The angle of attack of the downstream airfoil had a significant impact on the forces after the vortex passed, and the timescales associated with their changes. The airfoil at α=0° could not support a significantly asymmetric flow, so any boundary layer disturbances were quickly shed, and so it recovered on a timescale comparable to the Wagner function. The asymmetric flow around theα=5° airfoil responded more strongly to such disturbances, and required more time to shed the slightly separated flow on its suction side. The greater asymmetry, and incipiently stalled flow, of the airfoil at α=10° led to more extreme reactions to perturbations, as well as a longer recovery time. In some cases, the large change in lift was due in part to the separated flow being ‘blown off’ by the incoming gust, temporarily reattaching the flow.
The aforementioned region of additional vorticity was likely due to the evolution of the flow around the upstream airfoil. After its rapid pitching, the airfoil was at an angle of -13°, so it was stalled in a static sense. This meant that the flow began to develop a large separated region. The development of the stalled flow is an unsteady process. On its way toward its final behavior, the airfoil shed much of the separated flow as a large region of strong vorticity. This became the strong disturbance that impacted the downstream airfoil. Were the airfoil pitched to a more moderate angle, it is likely that such a large vortical region would not have been shed. The impact of this additional vorticity was seen as a change in the lift on the downstream airfoil about 5-10tc after the passing of the vortex.
The difference in the upstream airfoil’s pre- and post-pitching wake resulted in permanent changes in the forces on the test article. Both the average value and magnitude of oscillation of those forces changed permanently. This was far from the ideal of a single transient interaction with a vortex. These permanent changes were due to multiple effects. In some cases, the thicker wake perturbed the flow around the downstream airfoil enough that the flow remained attached, resulting in increased lift and/or decreased drag. In others, the wake impacted only one side of the airfoil, causing an asymmetry in the pressure, and so a change in lift.

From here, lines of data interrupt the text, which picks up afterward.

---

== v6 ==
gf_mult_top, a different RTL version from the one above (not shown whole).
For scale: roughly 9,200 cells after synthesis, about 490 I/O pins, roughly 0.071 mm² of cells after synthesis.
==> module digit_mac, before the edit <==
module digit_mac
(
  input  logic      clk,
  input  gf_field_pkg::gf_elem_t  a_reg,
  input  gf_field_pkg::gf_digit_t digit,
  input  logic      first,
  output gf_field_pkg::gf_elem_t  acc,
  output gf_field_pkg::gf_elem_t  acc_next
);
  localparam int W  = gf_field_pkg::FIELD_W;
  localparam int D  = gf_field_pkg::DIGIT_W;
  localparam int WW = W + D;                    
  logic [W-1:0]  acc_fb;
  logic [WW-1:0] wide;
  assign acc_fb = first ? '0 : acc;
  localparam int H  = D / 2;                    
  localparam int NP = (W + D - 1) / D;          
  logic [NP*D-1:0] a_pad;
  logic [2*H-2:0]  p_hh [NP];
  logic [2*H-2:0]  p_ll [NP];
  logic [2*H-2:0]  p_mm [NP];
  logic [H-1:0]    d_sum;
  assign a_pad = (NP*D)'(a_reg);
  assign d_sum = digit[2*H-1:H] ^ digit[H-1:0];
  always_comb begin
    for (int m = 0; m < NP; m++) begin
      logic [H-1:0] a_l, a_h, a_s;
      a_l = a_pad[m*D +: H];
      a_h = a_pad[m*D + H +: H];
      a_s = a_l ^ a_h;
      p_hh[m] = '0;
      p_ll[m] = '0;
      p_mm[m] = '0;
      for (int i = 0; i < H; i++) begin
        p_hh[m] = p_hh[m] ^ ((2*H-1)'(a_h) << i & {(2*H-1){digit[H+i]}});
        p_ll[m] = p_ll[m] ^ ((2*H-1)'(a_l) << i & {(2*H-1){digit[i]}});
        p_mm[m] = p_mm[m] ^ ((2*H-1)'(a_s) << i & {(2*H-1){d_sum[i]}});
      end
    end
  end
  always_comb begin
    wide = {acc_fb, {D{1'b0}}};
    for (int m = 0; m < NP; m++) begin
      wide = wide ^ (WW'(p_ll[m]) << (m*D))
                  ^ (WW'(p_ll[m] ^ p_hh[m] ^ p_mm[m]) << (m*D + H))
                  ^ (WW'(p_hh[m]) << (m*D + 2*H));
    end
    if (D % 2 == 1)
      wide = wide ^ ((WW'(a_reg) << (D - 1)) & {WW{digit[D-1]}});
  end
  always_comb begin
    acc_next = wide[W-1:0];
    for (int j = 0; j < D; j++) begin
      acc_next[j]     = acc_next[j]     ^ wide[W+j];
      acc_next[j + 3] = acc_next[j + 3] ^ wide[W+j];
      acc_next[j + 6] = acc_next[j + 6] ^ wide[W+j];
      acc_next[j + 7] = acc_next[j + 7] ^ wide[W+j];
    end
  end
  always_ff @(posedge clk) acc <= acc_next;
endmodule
What follows belongs to an exercise in optimizing a design on an open flow for small area, a short achievable clock period and few clock cycles per item; a production flow would make more cautious choices. Only simulation tests tie the RTL to the original design; equivalence was not proved. Power figures rest on the tool's default switching activity, not on a simulated workload.

==> flow/design.v <==
package cnn_pkg;
  localparam int DEF_DATA_W = 16;
  localparam int DEF_FRAC   = 8;
  localparam int DEF_NUM_CH = 4;
  localparam int DEF_NUM_W  = 2;
  localparam int DEF_K_LEN  = 9;
  typedef enum logic [1:0] {
    ST_IDLE  = 2'd0,
    ST_RUN   = 2'd1,
    ST_SCALE = 2'd2,
    ST_DONE  = 2'd3
  } cnn_state_e;
  function automatic logic signed [63:0] sat_round(
    input logic signed [63:0] acc,
    input int                 frac,
    input int                 data_w
  );
    logic signed [63:0] r;
    logic signed [63:0] hi;
    logic signed [63:0] lo;
    r = acc;
    if (frac > 0) begin
      r = (acc + (64'sd1 <<< (frac - 1))) >>> frac;
    end
    hi = (64'sd1 <<< (data_w - 1)) - 64'sd1;
    lo = -hi - 64'sd1;
    if (r > hi) begin
      r = hi;
    end else if (r < lo) begin
      r = lo;
    end
    sat_round = r;
  endfunction
endpackage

Each of the numerical and theoretical models with a wake adequately predicted the magnitude and temporal position of the initial lift peak. The models were unable to predict the later viscous effects. The lack of viscosity precludes prediction of the wake of the upstream airfoil. The simulations have no model of flow separation, and
so are incapable of modeling the creation of the additional shed vorticity, as well as the changes in the boundary layer of the downstream airfoil. The models should thus be compared only on their prediction of that initial lift peak.

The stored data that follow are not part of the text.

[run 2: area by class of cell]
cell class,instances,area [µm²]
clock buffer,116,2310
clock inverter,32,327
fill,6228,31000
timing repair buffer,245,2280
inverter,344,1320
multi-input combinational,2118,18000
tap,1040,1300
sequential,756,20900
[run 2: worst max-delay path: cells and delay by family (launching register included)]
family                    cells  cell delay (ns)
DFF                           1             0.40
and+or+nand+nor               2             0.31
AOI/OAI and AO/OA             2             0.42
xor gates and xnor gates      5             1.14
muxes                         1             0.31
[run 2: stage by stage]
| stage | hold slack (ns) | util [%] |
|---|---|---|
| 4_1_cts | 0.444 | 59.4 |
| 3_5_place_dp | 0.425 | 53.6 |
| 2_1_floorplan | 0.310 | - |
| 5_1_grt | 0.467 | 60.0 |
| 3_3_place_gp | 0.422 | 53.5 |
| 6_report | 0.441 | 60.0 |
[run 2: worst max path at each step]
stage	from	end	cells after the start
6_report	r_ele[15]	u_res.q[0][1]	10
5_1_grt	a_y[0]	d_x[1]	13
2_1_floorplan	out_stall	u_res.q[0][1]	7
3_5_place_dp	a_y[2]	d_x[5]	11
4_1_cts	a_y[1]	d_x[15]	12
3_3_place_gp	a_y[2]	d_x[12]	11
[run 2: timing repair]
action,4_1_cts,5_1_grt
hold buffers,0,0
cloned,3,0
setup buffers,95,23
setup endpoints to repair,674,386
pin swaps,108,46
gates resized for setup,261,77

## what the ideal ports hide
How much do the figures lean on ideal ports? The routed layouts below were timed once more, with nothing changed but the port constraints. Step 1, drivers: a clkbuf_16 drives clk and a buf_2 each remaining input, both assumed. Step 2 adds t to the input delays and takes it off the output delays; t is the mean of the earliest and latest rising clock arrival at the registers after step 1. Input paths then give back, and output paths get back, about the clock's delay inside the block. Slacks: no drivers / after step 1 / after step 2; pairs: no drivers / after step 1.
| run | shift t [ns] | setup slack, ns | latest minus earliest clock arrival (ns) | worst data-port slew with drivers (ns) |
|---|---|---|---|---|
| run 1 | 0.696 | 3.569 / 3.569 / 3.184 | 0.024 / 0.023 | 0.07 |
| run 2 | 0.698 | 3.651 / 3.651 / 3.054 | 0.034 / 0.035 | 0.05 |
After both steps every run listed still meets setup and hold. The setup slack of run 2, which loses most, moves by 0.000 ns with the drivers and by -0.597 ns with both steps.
Context: an optimization exercise on an open-source flow, tuned for small area, a short achievable clock period and few clock cycles per item. The choices shown serve that exercise and are no tape-out recipe.
RTL that was checked went through simulation tests only; none was proved equivalent to the original.
No activity file was given, so power comes from the tool's default toggle rates.

==> module iol_ctrl, before the edit <==
module iol_ctrl (
    input  logic             i_clk,
    input  logic             i_rst_n,
    input  logic             i_valid,
    output logic             o_ready,
    input  logic [47:0]      i_data,
    output logic [Cap-1:0]   o_sel,
    output logic             o_wr_en,
    output logic [ValW-1:0]  o_wr_data,
    input  logic [ValW-1:0]  i_rd_data,
    output logic             o_valid,
    input  logic             i_ready,
    output logic [47:0]      o_data
);
    logic            r1_v, r_fire;
    logic            r_hold1, r_hold2;    
    logic            r_ins_go, r_del_go;
    logic            r1_get, r1_ins, r1_at, r1_del;
    logic            r1_lt, r1_gt;    
    logic [ValW-1:0] r1_val;
    logic [Cap-1:0]  r1_oh;     
    logic [Cap-1:0]  r1_ge;     
    logic [6:0] r_len;
    logic [5:0] r_map [Cap];
    logic       full;
    assign full = r_len[6];
    logic            r2_v, r2_found, r2_wr;
    logic [Cap-1:0]  r2_sel;              
    logic [ValW-1:0] r2_val;
    logic [6:0]      r2_len;
    logic [1:0]      r2_st;
    logic [1:0]      r_qc;                
    logic [41:0]     r_q [2];             
    logic fire, take, pop, push;
    assign fire = r_fire;                 
    assign take = i_valid && o_ready;
    assign pop  = o_valid && i_ready;
    assign push = r2_v && (r_qc != 2'd2 || pop);
    logic ins_en, del_en;
    assign ins_en = r_ins_go;             
    assign del_en = r_del_go;             
    logic [5:0] look;           
    always_comb begin
        look = '0;
        for (int i = 0; i < Cap; i++) look |= {6{r1_oh[i]}} & r_map[i];
    end
    logic       ins_ok, del_ok, found;
    logic [1:0] st;
    logic [6:0] len_n, len_eff;
    assign ins_ok = r1_ins && !full && !(r1_at && r1_gt);
    assign del_ok = r1_del && r1_lt;
    assign found  = r1_get && r1_lt;
    always_comb begin
        st = ST_DONE;
        if ((r1_get || r1_del) && !r1_lt) st = ST_RANGE;
        else if (r1_at && r1_gt) st = ST_RANGE;
        else if (r1_ins && full) st = ST_FULL;
    end
    assign len_n   = ins_ok ? r_len + 7'd1 : del_ok ? r_len - 7'd1 : r_len;
    assign len_eff = fire ? len_n : r_len;    
    logic [7:0]     hi_n, lo_n;
    logic [Cap-1:0] sel_n;
    for (genvar k = 0; k < 8; k++) begin : g_dec
        assign hi_n[k] = r1_get ? look[5:3] == 3'(k) : r_map[Cap-1][5:3] == 3'(k);
        assign lo_n[k] = r1_get ? look[2:0] == 3'(k) : r_map[Cap-1][2:0] == 3'(k);
    end
    for (genvar i = 0; i < Cap; i++) begin : g_sel
        assign sel_n[i] = hi_n[i / 8] && lo_n[i % 8];
    end
    logic [2:0] in_mode;
    logic [9:0] in_pos, in_pe;
    logic       in_get, in_head, in_tail, in_at, in_del;
    assign in_mode = i_data[2:0];
    assign in_pos  = i_data[12:3];
    assign in_get  = in_mode == MODE_GET;
    assign in_head = in_mode == MODE_HEAD;
    assign in_tail = in_mode == MODE_TAIL;
    assign in_at   = in_mode == MODE_AT;
    assign in_del  = in_mode == MODE_DEL;
    assign in_pe   = in_head ? 10'd0 : in_tail ? {3'b0, len_eff} : in_pos;
    logic [Cap-1:0] oh_n, ge_n;
    for (genvar i = 0; i < Cap; i++) begin : g_in
        assign oh_n[i] = in_pe == 10'(i);
        assign ge_n[i] = !in_get && in_pe <= 10'(i);
    end
    logic [41:0] res;
    logic        q0_res, q0_next, q0_keep;
    assign o_sel     = r2_sel;
    assign o_wr_en   = r2_wr;
    assign o_wr_data = r2_val;
    assign res = {r2_len, r2_st, r2_found, i_rd_data | {ValW{!r2_found}}};
    assign q0_res  = push && r_qc - {1'b0, pop} == 2'd0;
    assign q0_next = !q0_res && pop;
    assign q0_keep = !q0_res && !pop;
    always_ff @(posedge i_clk) begin
        if (o_ready) begin
            r1_get <= in_get;
            r1_ins <= in_head || in_tail || in_at;
            r1_at  <= in_at;
            r1_del <= in_del;
            r1_lt  <= in_pos < {3'b0, len_eff};
            r1_gt  <= in_pos > {3'b0, len_eff};
            r1_val <= i_data[44:13];
        end
        r1_oh  <= ({Cap{o_ready}} & oh_n) | ({Cap{r_hold1}} & r1_oh);
        r1_ge  <= ({Cap{o_ready}} & ge_n) | ({Cap{r_hold1}} & r1_ge);
        r2_sel <= ({Cap{fire}} & sel_n) | ({Cap{r_hold2}} & r2_sel);
        r2_val <= ({ValW{fire}} & r1_val) | ({ValW{r_hold2}} & r2_val);
        if (fire) begin
            r_len    <= len_n;
            r2_wr    <= ins_en;
            r2_found <= found;
            r2_len   <= len_n;
            r2_st    <= st;
        end
        for (int i = 0; i < Cap; i++) begin
            if (ins_en && i > 0 && r1_ge[i-1 < 0 ? 0 : i-1])
                r_map[i] <= r_map[i-1 < 0 ? 0 : i-1];
            else if (ins_en && r1_oh[i]) r_map[i] <= r_map[Cap-1];
            else if (del_en && r1_ge[i])
                r_map[i] <= (i == Cap - 1) ? look : r_map[i+1 > Cap-1 ? Cap-1 : i+1];
        end
        r_q[0] <= ({42{q0_res}} & res) | ({42{q0_next}} & r_q[1]) | ({42{q0_keep}} & r_q[0]);
        if (push && r_qc - {1'b0, pop} == 2'd1) r_q[1] <= res;
        if (!i_rst_n) begin
            r1_v    <= 1'b0;
            r_fire  <= 1'b0;
            r_hold2 <= 1'b1;
            r_hold1 <= 1'b0;
            r_ins_go <= 1'b0;
            r_del_go <= 1'b0;
            r2_v    <= 1'b0;
            r_qc    <= '0;
            o_valid <= 1'b0;
            r_len   <= '0;
            o_ready <= 1'b1;
            for (int i = 0; i < Cap; i++) r_map[i] <= 6'(i);
        end else begin
            logic       n1v, n2v, nfire;
            logic [1:0] nqc;
            n1v   = take || (r1_v && !fire);
            n2v   = fire || (r2_v && !push);
            nqc   = r_qc - {1'b0, pop} + {1'b0, push};
            nfire = n1v && ({1'b0, n2v} + nqc <= 2'd2);
            r1_v    <= n1v;
            r_fire  <= nfire;
            r_hold2 <= !nfire;
            r_hold1 <= !(!n1v || nfire);
            r_ins_go <= nfire && !len_eff[6] &&
                        (o_ready ? (in_head || in_tail || in_at) : r1_ins);
            r_del_go <= nfire && (o_ready ? in_del : r1_del);
            r2_v    <= n2v;
            r_qc    <= nqc;
            o_valid <= nqc != 2'd0;
            o_ready <= !n1v || nfire;
        end
    end
    assign o_data = {2'b00, 4'b0, r_q[0]};
endmodule
From an optimization exercise on the open Yosys and OpenROAD flow, aimed at small area; shortcuts taken in it are not production practice. Where RTL was checked, it was by simulation tests only, not by an equivalence proof against the original. Power and IR drop assume default switching activity.

==> module muldiv_unit, before the edit <==
module muldiv_unit #(
    parameter int XLEN  = 64,
    parameter int CNT_W = 7
) (
    input  logic            clk,
    input  logic            reset,
    input  logic            start,
    input  logic [2:0]      funct3,
    input  logic [XLEN-1:0] op_a,
    input  logic [XLEN-1:0] op_b,
    input  logic            kill,
    output logic            busy,
    output logic            done,
    output logic [XLEN-1:0] result
);
    localparam int W    = 5;
    localparam int N    = 13;
    localparam int L    = W * N;        
    localparam int DG_W = 4;
    logic             run;              
    logic [CNT_W-1:0] ps;               
    logic [DG_W-1:0]  dg;               
    logic             isdiv, hsel;      
    logic [L-1:0]     qc, bc, pc;       
    logic [L-1:0]     qs, bs;           
    logic [L-1:0]     qc_nx, bc_nx;
    logic             rs;               
    logic             cy;               
    logic             pm, qm;           
    logic             mb;               
    logic             an, bn, bnz;      
    localparam logic [L-1:0] POL = {
        {W{1'b0}}, {W{1'b1}}, {W{1'b0}}, {W{1'b1}}, {W{1'b0}}, {W{1'b1}}, {W{1'b0}},
        {W{1'b1}}, {W{1'b0}}, {W{1'b1}}, {W{1'b0}}, {W{1'b1}}, {W{1'b0}}};
    assign qc = qs ^ POL;
    assign bc = bs ^ POL;
    logic accept, dfirst, dlast;
    assign accept = !run && start && !kill;
    assign dfirst = (dg == '0);
    assign dlast  = (dg == DG_W'(N-1));
    logic in_asig, in_bsig;
    assign in_asig = funct3[2] ? !funct3[0] : (funct3[1] ^ funct3[0]);
    assign in_bsig = funct3[2] ? !funct3[0] : (funct3[1:0] == 2'b01);
    logic step, pre, post0, post1, last_step;
    assign step      = !ps[6];
    assign pre       = ps[6] && ps[5];
    assign post0     = ps[6] && !ps[5] && !ps[1] && !ps[0];
    assign post1     = ps[6] && !ps[5] && !ps[1] && ps[0];
    assign last_step = step && (&ps[5:0]);
    assign busy   = run;
    assign done   = run && ps[6] && !ps[5] && ps[1];
    assign result = qc[XLEN-1:0];
    logic [W-1:0] pe, pn, be, qe, qn;
    assign pe = pc[W-1:0];
    assign pn = pc[2*W-1:W];
    assign be = bc[W-1:0];
    assign qe = qc[W-1:0];
    assign qn = qc[2*W-1:W];
    logic         m, inv, ysrcq, cin0, ix;
    logic [W-1:0] x, y, ysrc, s;
    logic         co, mcur, nq;
    assign mcur = dfirst ? qe[0] : mb;
    assign nq   = (an ^ bn) & bnz;
    always_comb begin
        m     = 1'b0;
        inv   = 1'b0;
        ysrcq = 1'b0;
        ix    = 1'b0;
        x     = '0;
        if (isdiv) begin
            if (pre) begin
                m = !ps[0]; ysrcq = 1'b1; inv = an;
            end else if (step) begin
                m   = 1'b1;
                inv = !rs ^ bn;
                x   = {pe[W-2:0], dfirst ? qc[XLEN-1] : pm};
            end else if (post0) begin
                m = rs; inv = bn;
                x = pe;
            end else if (hsel) begin
                ix = an;
                x  = pe ^ {W{an}};
            end else begin
                m = 1'b1; ysrcq = 1'b1; inv = nq;
            end
        end else if (step || post0) begin
            m   = mcur && step;
            inv = an && last_step;
            x   = {dlast ? (bn && pe[W-1]) : pn[0], pe[W-1:1]};
        end
        ysrc = ysrcq ? qe : be;
        y    = {W{m}} & (ysrc ^ {W{inv}});
        cin0 = (m && inv) || ix;
    end
    assign {co, s} = {1'b0, x} + {1'b0, y} + {{W{1'b0}}, (dfirst ? cin0 : cy)};
    logic [W-1:0] qin;
    always_comb begin
        if (isdiv ? ((pre && !ps[0]) || post1) : (post0 && hsel))
            qin = s;
        else if (isdiv && (step || post0))
            qin = {qe[W-2:0], dfirst ? !rs : qm};
        else if (!isdiv && step)
            qin = dlast ? {pc[W], pc[W], qe[W-2:1]} : {qn[0], qe[W-1:1]};
        else
            qin = qe;
    end
    always_comb begin
        qc_nx[L-1:XLEN] = qin[W-1:W-(L-XLEN)];
        if (accept) begin
            qc_nx[XLEN-1:0] = op_a;
            bc_nx = {in_bsig && op_b[XLEN-1], op_b};
        end else begin
            qc_nx[XLEN-1:0] = {qin[W-(L-XLEN)-1:0], qc[L-1:W]};
            bc_nx = {be, bc[L-1:W]};
        end
    end
    always_ff @(posedge clk or negedge reset) begin
        if (!reset)
            run <= 1'b0;
        else if (accept)
            run <= 1'b1;
        else if (kill || done)
            run <= 1'b0;
    end
    always_ff @(posedge clk) begin
        qs <= qc_nx ^ POL;
        bs <= bc_nx ^ POL;
        if (accept) begin
            isdiv <= funct3[2];
            hsel  <= funct3[2] ? funct3[1] : (funct3[1:0] != 2'b00);
            an    <= in_asig && op_a[XLEN-1];
            bn    <= in_bsig && op_b[XLEN-1];
            ps    <= CNT_W'(-2);
            dg    <= '0;
        end else begin
            ps <= ps + CNT_W'(dlast);
            dg <= dlast ? '0 : dg + 1'b1;
        end
        pc <= {s, pc[L-1:W]};
        cy <= co;
        pm <= pe[W-1];
        qm <= qe[W-1];
        if (dlast) rs <= s[W-1];
        if (dfirst)
            mb <= qe[0];
        if (pre)
            bnz <= (bnz && !dfirst) || (|be);
    end
endmodule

The quasi-steady model, as well at the extended Tchieu-Leonard model, estimated faster changes in the forces than were observed. This is likely due to the fact that the QS-TAT model lacked the moderating effect of a wake model. Similarly, the E-TL model had not released a vortex since the beginning of the simulation, so the moderating effect was reduced due to the distance of the wake vortex. The unsteady panel method and the thin airfoil theory model with the Wagner function provided reasonable approximations of the initial peak in the lift. After that, viscosity, and the change in the flow due to the wake of the gust generator, made the estimates less accurate. For predictions of the initial change in forces due to the vortical gust, the W-TAT model appears to give fairly accurate estimates, with much lower computational costs than the panel method simulations.
Overall, the pitching airfoil was not a perfect gust generator. Though it was able to generate compact vortical gusts, its persistent presence upstream of the test article made it difficult to separate the effects of its wake from those of the vortex. Beyond the initial lift peak, it was difficult to attribute further effects solely to the passing vortex. This suggests that it is inappropriate to use for examining vortex-wing interactions when the it is near the midline, as its unwanted effects would strongly affect the test article.